Ed describes himself as a mixed-race child; his mother is black and his father is white. His parents divorced when he was nine years old, and while the children continued to have visits with their father, the mother was the primary caregiver. Both Ed and his sister identify as black. Our last few sessions delved into recent conversations he’d had with his father, children, and sister — raw, bold, and honest communions.

During Ed’s last talk with his father, he was horrified to hear him utter some racist comments. As the father of two self-identified black children, Ed couldn’t fathom how his father could hold any racist views. The father’s response was that throughout the years, he had had “numerous run-ins or altercations with black folks which left a bad taste in his mouth.” This is a perfect example of the danger of generalizing from a few examples to prove the theory. After speaking at great length with Ed about this, the father conceded the cognitive dissonance of his views, but maintained that they were his views nevertheless. Although Ed loves his father, he no longer feels as close to him.

“Very Waspy-looking — pale skin, straight, light blond hair, blue eyes,” was Ed’s description of his wife. Their children, 11 and 13, more closely resemble their mother than their father, and Ed believes “they’ll easily pass for white.” Sitting around the dinner table one evening, he asked the kids what they would say or do if they were socializing with a group of people who were disparaging people of color. Would they speak up and say they were offended because they were mixed-race, or would they laugh it off, as my client said he had done in his youth, to avoid conflict? Had they ever witnessed discrimination in school? Ed realized this was the first time the whole family had sat together to discuss racism and how it might impact each of them. He and his wife now plan to revisit this topic on a regular basis.

Another important talk was the one Ed with his sister, who is married to a dark-skinned black man. Their three sons are as dark-skinned as their father. His sister shared her fears with him, fears echoed by many other parents of black sons both privately and publicly. Will they have the same opportunities as Ed’s “white” children? Will they be subjected to police brutality? Will they be disrespected, spit upon, diminished as people? While this was not a new conversation between the two of them, they both admitted this one had a more urgent tone to it.

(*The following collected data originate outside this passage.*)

$ cat config.mk
export PLATFORM = sky130hd
export DESIGN_NAME = mem_writeback
export DESIGN_NICKNAME = d
export VERILOG_FILES = /design/src/rtl/mem_writeback.sv
export SDC_FILE = /design/constraint.sdc
export NUM_CORES = 1
export LEC_CHECK = 0
export CORE_MARGIN = 2
export CORE_UTILIZATION = 46
export DETAILED_ROUTE_END_ITERATION = 6
export PLACE_DENSITY_LB_ADDON = 0.08
export SYNTH_ARGS = -nofsm -noshare
export SYNTH_HDL_FRONTEND = slang
export SYNTH_SLANG_ARGS = --single-unit
$ cat constraint.sdc
create_clock -name clk -period 2.41 [get_ports clk]
set_clock_uncertainty 0.2 [all_clocks]
set_input_delay 0.241 -clock clk [delete_from_list [all_inputs] [get_ports clk]]
set_output_delay 0.241 -clock clk [all_outputs]
set_load 0.03 [all_outputs]
$ cat src/rtl/mem_writeback.sv
// mem_writeback: memory-access / write-back stage of a small processor.
// Accepts an instruction when the processor FSM is in MEMORY_ACCESS (4).
// Loads (LW) issue a data-memory read and wait for dmem_ready; other
// result-producing instructions go straight to the register-file write.
// Instructions that produce no result retire without side effects.
// Optional feature macro: WB_TIMEOUT_EN enables a load-timeout watchdog
// that aborts a load after MEM_TIMEOUT cycles and sets the sticky
// mem_error flag. Without it, MEM_WAIT waits indefinitely and mem_error
// is tied to 0.
module mem_writeback #(
    parameter int unsigned MEM_TIMEOUT = 15
) (
    input  logic       clk,
    input  logic       rst_n,
    input  logic [2:0] current_state,
    input  logic [5:0] operation_code,
    input  logic [7:0] execution_result,
    input  logic       execution_result_valid,
    input  logic [4:0] dest_reg,
    output logic       dmem_req,
    output logic [7:0] dmem_addr,
    input  logic       dmem_ready,
    input  logic [7:0] dmem_rdata,
    output logic       rf_we,
    output logic [4:0] rf_waddr,
    output logic [7:0] rf_wdata,
    output logic       wb_done,
    output logic [7:0] last_result,
    output logic       mem_error
);

    localparam logic [2:0] MEMORY_ACCESS = 3'd4;
    localparam logic [5:0] OP_LW         = 6'b100011;

    typedef enum logic [1:0] {
        ST_IDLE     = 2'd0,
        ST_MEM_WAIT = 2'd1,
        ST_WRITE    = 2'd2,
        ST_DONE     = 2'd3
    } state_t;

    state_t     state_q, state_d;
    logic       rst_sync_q;
    logic       dmem_req_q, dmem_req_d;
    logic [7:0] dmem_addr_q, dmem_addr_d;
    logic       rf_we_q, rf_we_d;
    logic [4:0] rf_waddr_q, rf_waddr_d;
    logic [7:0] rf_wdata_q, rf_wdata_d;
    logic       wb_done_q, wb_done_d;
    logic [7:0] last_result_q, last_result_d;

`ifdef WB_TIMEOUT_EN
    // Last count value before the watchdog fires (counter starts at 0).
    localparam logic [7:0] TMO_LAST = 8'(MEM_TIMEOUT - 32'd1);
    logic [7:0] tmo_cnt_q, tmo_cnt_d;
    logic       mem_error_q, mem_error_d;
`endif

    // Reset release synchronizer: the core stays in reset for one edge after rst_n rises.
    always_ff @(posedge clk or negedge rst_n) begin
        if (!rst_n) begin
            rst_sync_q <= 1'b0;
        end else begin
            rst_sync_q <= 1'b1;
        end
    end

    // Next-state and registered-output logic of the write-back FSM.
    always_comb begin
        state_d       = state_q;
        dmem_req_d    = dmem_req_q;
        dmem_addr_d   = dmem_addr_q;
        rf_we_d       = 1'b0;
        rf_waddr_d    = rf_waddr_q;
        rf_wdata_d    = rf_wdata_q;
        wb_done_d     = 1'b0;
        last_result_d = last_result_q;
`ifdef WB_TIMEOUT_EN
        tmo_cnt_d     = tmo_cnt_q;
        mem_error_d   = mem_error_q;
`endif
        if (!rst_sync_q) begin
            // Synchronous tail of reset: hold every register at its reset value.
            state_d       = ST_IDLE;
            dmem_req_d    = 1'b0;
            dmem_addr_d   = 8'h00;
            rf_waddr_d    = 5'd0;
            rf_wdata_d    = 8'h00;
            last_result_d = 8'h00;
`ifdef WB_TIMEOUT_EN
            tmo_cnt_d     = 8'h00;
            mem_error_d   = 1'b0;
`endif
        end else begin
            case (state_q)
                ST_IDLE: begin
                    if (current_state == MEMORY_ACCESS) begin
                        if (!execution_result_valid) begin
                            state_d = ST_DONE;
                        end else if (operation_code == OP_LW) begin
                            rf_waddr_d  = dest_reg;
                            dmem_addr_d = execution_result;
                            dmem_req_d  = 1'b1;
                            state_d     = ST_MEM_WAIT;
`ifdef WB_TIMEOUT_EN
                            tmo_cnt_d   = 8'h00;
`endif
                        end else begin
                            rf_waddr_d = dest_reg;
                            rf_wdata_d = execution_result;
                            state_d    = ST_WRITE;
                        end
                    end else begin
                        state_d = ST_IDLE;
                    end
                end
                ST_MEM_WAIT: begin
                    if (dmem_ready) begin
                        rf_wdata_d = dmem_rdata;
                        dmem_req_d = 1'b0;
                        state_d    = ST_WRITE;
                    end else begin
`ifdef WB_TIMEOUT_EN
                        if (tmo_cnt_q >= TMO_LAST) begin
                            dmem_req_d  = 1'b0;
                            mem_error_d = 1'b1;
                            state_d     = ST_DONE;
                        end else begin
                            tmo_cnt_d = tmo_cnt_q + 8'd1;
                        end
`else
                        state_d = ST_MEM_WAIT;
`endif
                    end
                end
                ST_WRITE: begin
                    // Register 0 is hard-wired: no write, last_result untouched.
                    if (rf_waddr_q != 5'd0) begin
                        rf_we_d       = 1'b1;
                        last_result_d = rf_wdata_q;
                    end else begin
                        rf_we_d = 1'b0;
                    end
                    state_d = ST_DONE;
                end
                ST_DONE: begin
                    wb_done_d = 1'b1;
                    state_d   = ST_IDLE;
                end
                default: begin
                    state_d = ST_IDLE;
                end
            endcase
        end
    end

    // State and output registers; rst_n forces everything idle immediately.
    always_ff @(posedge clk or negedge rst_n) begin
        if (!rst_n) begin
            state_q       <= ST_IDLE;
            dmem_req_q    <= 1'b0;
            dmem_addr_q   <= 8'h00;
            rf_we_q       <= 1'b0;
            rf_waddr_q    <= 5'd0;
            rf_wdata_q    <= 8'h00;
            wb_done_q     <= 1'b0;
            last_result_q <= 8'h00;
        end else begin
            state_q       <= state_d;
            dmem_req_q    <= dmem_req_d;
            dmem_addr_q   <= dmem_addr_d;
            rf_we_q       <= rf_we_d;
            rf_waddr_q    <= rf_waddr_d;
            rf_wdata_q    <= rf_wdata_d;
            wb_done_q     <= wb_done_d;
            last_result_q <= last_result_d;
        end
    end

`ifdef WB_TIMEOUT_EN
    // Watchdog counter and sticky error flag.
    always_ff @(posedge clk or negedge rst_n) begin
        if (!rst_n) begin
            tmo_cnt_q   <= 8'h00;
            mem_error_q <= 1'b0;
        end else begin
            tmo_cnt_q   <= tmo_cnt_d;
            mem_error_q <= mem_error_d;
        end
    end

    assign mem_error = mem_error_q;
`else
    assign mem_error = 1'b0;
`endif

    assign dmem_req    = dmem_req_q;
    assign dmem_addr   = dmem_addr_q;
    assign rf_we       = rf_we_q;
    assign rf_waddr    = rf_waddr_q;
    assign rf_wdata    = rf_wdata_q;
    assign wb_done     = wb_done_q;
    assign last_result = last_result_q;

endmodule

Word level (Yosys, flattened, before mapping):

Cells that the tools add are included.

* logic and storage cells: 68
* input port bits: 34
* output and inout port bits: 33
* flip-flop bits (word level): 35

* reduce and logical (&&, ||, !) cells: 7
* muxes and demuxes: 35
* eq/ne operators: 17

Operators with widths (count)
* 8-bit 2-to-1 mux: 13
* 5-bit 2-to-1 mux: 4
* 8-bit case mux with 2 select lines: 1
* 3-bit != test (second input constant): 5
* 1-bit 2-to-1 mux: 10
* 2-bit 2-to-1 mux: 5
* 2-bit by 1-bit != test with 1-bit output (second input constant): 5
* 5-bit AND reduction: 2
* 2-bit case mux with 4 select lines: 1
* 6-bit == test (second input constant): 1
* 5-bit nonzero test: 1
* 2-bit == test (second input constant): 2
* 4-bit AND reduction: 1
* 3-bit == test (second input constant): 1
* 3-bit by 1-bit != test with 1-bit output (second input constant): 1
* 3-bit AND reduction: 1
* 2-bit by 1-bit == test with 1-bit output (second input constant): 1
* 2-bit zero test: 1
* 2-bit != test (second input constant): 1
* 1-bit case mux with 2 select lines: 1
* 2-bit AND reduction: 1

Depth between registers and ports, before layout:

* depth in word-level cells: 6
* mapped depth: 6

Least setup slack after synthesis:

OpenSTA, ideal clock, no wires.

* path type: register to register
* from: register rf_waddr_q[1], in the netlist rf_waddr[1]
* to: register last_result_q[0], in the netlist last_result[0]
* setup time: 121 ps
* required time: 2089 ps
* data arrival time: 1473 ps
* setup slack: 616 ps
* stages on the path, launching flop included: 5
* cell sequence: dfrtp_1 > or4_4 > nor2_4 > nor3_2 > a22o_1

* longest elaborated chain between the ends: 3

Ends and longest elaborated chain
* start: declaration: RTL line 47 `logic [4:0] rf_waddr_q, rf_waddr_d;`
* start signal: assignment: RTL line 173 `rf_waddr_q <= rf_waddr_d;`
* 5-bit nonzero test: RTL line 138 `if (rf_waddr_q != 5'd0) begin`
* 2-bit by 1-bit != test with 1-bit output (no line)
* 2-bit AND reduction (no line)
* end signal: assignment: RTL line 176 `last_result_q <= last_result_d;`
* end: declaration: RTL line 50 `logic [7:0] last_result_q, last_result_d;`

No other way between the ends.
A chain may end at the register's enable or synchronous reset.

Worst setup path in the final report:

* from: register rf_waddr_q[4], in the netlist rf_waddr[4]
* to: output port rf_waddr[4]

RTL lines
* end: declaration: RTL line 25 `output logic [4:0] rf_waddr,`

No word-level cell between the ends.

==> flow_summary.ini <==
[setup_path]
critPathMaxStageDelay_ps = 690
path_max_fanout = 3
start_kind = flip-flop
regToRegSetupSlack_ps = 580
crit_chain = clkdlybuf4s50_1
end_kind = output port
slowest_stage = clkdlybuf4s50_1
critPathRequiredTime_ps = 1970
critPathKind = reg -> out
crit_family = buffers and inverters
startpoint = rf_waddr[4]$_DFFE_PN0P_
regToRegStartpoint = rst_sync_q$_DFF_PN0_
worstRegToRegCells = 3
crit_buf_inv = 1
crit_arrival_ps = 1460
timing.rr.end = last_result[7]$_DFFE_PN0P_

[sta]
finalCritPeriodShare_pct = 78.7
finalSetupTns_ps = 0
tightest_slew_ps = 588
hold_violations = 0
setup_viol = 0
max_freq_mhz = 527
rsz0062_at_grt = no
slew_viol_final = 0
fin_crit_ps = 1900
slew_headroom_pct = 60.6

[floorplan]
start_util_pct = 48.9
die_area_um2 = 4130
core_um2 = 3420
die_y_um = 64.3
die_x_um = 64.3
num_rows = 21
pin_count = 67

[pwr]
vdd_drop_max_mv = 0.326
p_leak_nw = 1.07
p_per_area_nw_per_um2 = 495

[clock_network]
cts_resized = 0
clk_path_buf_depth = 2
cts_setup_buffers = 0
clk_latency_ps = 350
cts_buffers = 5
cts-root-buf = clkbuf_4
cts.htree.levels = 2
cts_tree = done
clk_pin_slew_worst_paths_ps = 100
cts_hold_buf = 0
cts.sinks = 35

[global_route]
grt_max_degree = 36
grt_pass1_vias = 1385
antenna_found_initial = 0
grt_pass1_wl_um = 6640
grt.overflow.total = 0
grtUsageTotal_pct = 21.2

[final_layout]
nFillCells = 250
layout.nets = 244
finish.utilization_pct = 71.0
area_growth_pct = 45.2
drive_gt1_share_pct = 10.4
n_antenna_cell = 0

[synthesis]
synth_fp_nets = 176
synth_cells = 142
synth.distinct_cells = 36
syn-cell-area_um2 = 1670
avgSynthCellArea_um2 = 11.8
yosysSeqAreaShare_pct = 52.4
yosys_warnings = 0
yosys_register_bits = 35

[routing]
routed_wl_um = 3900
wl_met2_um = 1820
met3_length_um = 267
drt-initial-drc-count = 86
drc_errors = 0
dr.max_layer_used = met4
first_pass_iters = 4
wl_met1_um = 1750
vias_per_cell = 5.32
detail-route-antenna-nets = 0
vias = 1368
wl_per_cell_um = 15.2

[place]
finalWeightedCongestion = 0.764
placement.io_buffers = 65
hpwlAfterDp_um = 2910

[job]
drv_cap = 0

[run_status]
outcome = completed

[worst_hold_path]
hp-class = in -> async
==> Yosys cell counts <==
cell / count / share of area (%)
nand2_1: 18 / 4.0
and3_2: 1 / 0.45
a211oi_1: 2 / 0.90
nor3_1: 1 / 0.30
o31a_4: 1 / 1.0
or4_4: 1 / 0.67
o22ai_1: 8 / 3.0
nor3_2: 1 / 0.60
buf_2: 2 / 0.60
and4bb_2: 1 / 0.75
nor2b_1: 8 / 3.0
o21ba_1: 1 / 0.60
and2b_1: 1 / 0.45
nor2_4: 1 / 0.67
buf_6: 1 / 0.67
mux2i_1: 16 / 9.6
o21ai_1: 1 / 0.30
conb_1: 2 / 0.45
nand2b_1: 2 / 0.75
nand3_1: 5 / 1.5
o211ai_2: 1 / 0.75
o311ai_1: 1 / 0.52
a21oi_1: 1 / 0.30
a21o_2: 1 / 0.52
nor3b_4: 2 / 2.2
a21boi_0: 6 / 2.7
a221oi_1: 1 / 0.52
or4b_1: 1 / 0.60
nand4_4: 1 / 1.3
clkbuf_1: 2 / 0.45
o21a_1: 1 / 0.45
nand4bb_1: 1 / 0.67
a22o_1: 8 / 4.2
inv_1: 3 / 0.67
dfrtp_1: 35 / 52
buf_4: 3 / 1.3
==> where the power goes <==
| part | total [mW] | switching, mW | internal (mW) |
|---|---|---|---|
| sequential | 0.622 | 0.0219 | 0.600 |
| combinational | 0.211 | 0.101 | 0.110 |
| clock | 0.369 | 0.198 | 0.172 |
| total | 1.20 | 0.320 | 0.882 |
==> cell type report <==
cell class | count | area (um^2) | share of cell area [%]
flip-flops and latches | 35 | 876 | 36.1
repair buffers | 69 | 681 | 28.1
well taps | 46 | 57.6 | 2.37
clock buffers | 8 | 68.8 | 2.84
multi-input cells | 96 | 732 | 30.2
inverters | 3 | 11.3 | 0.464
==> registers in the layout (all words and copies together), names as in the netlist <==
register,count
last_result,8
dmem_req,1
rf_we,1
rst_sync_q,1
dmem_addr,8
wb_done,1
rf_wdata,8
state_q,2
rf_waddr,5
==> routing by layer <==
layer	GRT usage (%)	vias to the layer above
li1	-	651
met1	27.7	647
met2	33.5	62
met3	5.11	8
met4	9.31	0
met5	0	-
==> kinds of logic (layout without fill, tap and decap cells) <==
family / count (synthesis) / after routing / share of synthesized area (%)
and+or+nand+nor: 45 / 45 / 18.0
buffers and inverters: 11 / 80 / 3.75
DFF: 35 / 35 / 52.4
muxes: 16 / 16 / 9.59
other: 2 / 2 / 0.450
AOI/OAI and AO/OA: 33 / 33 / 15.8
==> through the flow <==
step | power, mW | setup WS (ps) | area (um^2) | hold WS [ps] | cells
4_1_cts | 1.21 | 504 | 2430 | 104 | 257
3_3_place_gp | 0.838 | 337 | 2360 | 284 | 249
2_1_floorplan | 0.739 | 616 | 1670 | -255 | 142
5_1_grt | 1.26 | 447 | 2430 | 133 | 257
3_5_place_dp | 0.844 | 276 | 2360 | 282 | 249
6_report | 1.20 | 513 | 2430 | 87.9 | 257
==> placed cells by master (no fill, tap or decap), types with 2 or more instances in the layout <==
cell type | netlist | final
nor2b_1 | 8 | 8
a21boi_0 | 6 | 6
dfrtp_1 | 35 | 35
clkbuf_8 | 0 | 2
clkbuf_4 | 0 | 5
buf_4 | 3 | 4
mux2i_1 | 16 | 16
o22ai_1 | 8 | 8
a211oi_1 | 2 | 2
nor3b_4 | 2 | 2
a22o_1 | 8 | 8
nand3_1 | 5 | 5
clkdlybuf4s50_1 | 0 | 65
nand2_1 | 18 | 18
nand2b_1 | 2 | 2
conb_1 | 2 | 2
inv_1 | 3 | 3
==> how the worst max path moves through the flow <==
stage | end | slack [ps] | depth (start not counted)
final | rf_waddr[4] | 510 | 1
after global routing | rf_waddr[4] | 450 | 1
after global placement | rf_wdata[4]$_DFFE_PN0P_ | 340 | 5
after floorplan | last_result[0]$_DFFE_PN0P_ | 620 | 4
after CTS | rf_waddr[4] | 500 | 1
after detailed placement | rf_wdata[7]$_DFFE_PN0P_ | 280 | 5
Power figures use the tool's default switching activity.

Sitting with Ed during these last few sessions, listening to him speak about the different ways discrimination has shaped him and his family, I wished I had thought to bring up the subject of race in our earlier sessions. When I asked myself why I hadn’t, I didn’t like the answer. I was uncomfortable. What if Ed felt my words of support weren’t authentic? What if he realized my knowledge about black culture was lacking? What if I inadvertently said something he construed as racist? Racism appalls me, enrages me, but here I was shying away from broaching this difficult but important subject with the very client who would have benefited from these talks. And all because of a bunch of “what ifs?” I thought about the countless times I would point out to my clients that “what ifs?” keep us from challenging ourselves by confining us within very narrow boundaries, shutting out much of life — both its beauty and ugliness. Now my own “what ifs” were keeping me from fully connecting with my client because I was reluctant to sit with discomfort. But I have vowed to break free of these self-limiting boundaries so that I can more fully support all my clients, especially my clients of color.

As Ed and his sister acknowledged, crushing racism is indeed urgent. Whether insidiously or blatantly, its loathsome tenets debase societies. Perhaps it’s time we brought Jane Elliott’s video out of storage, to be viewed far and wide. Because unlike Jane Elliott’s students, we have yet to learn her lesson that any form of discrimination destroys the soul.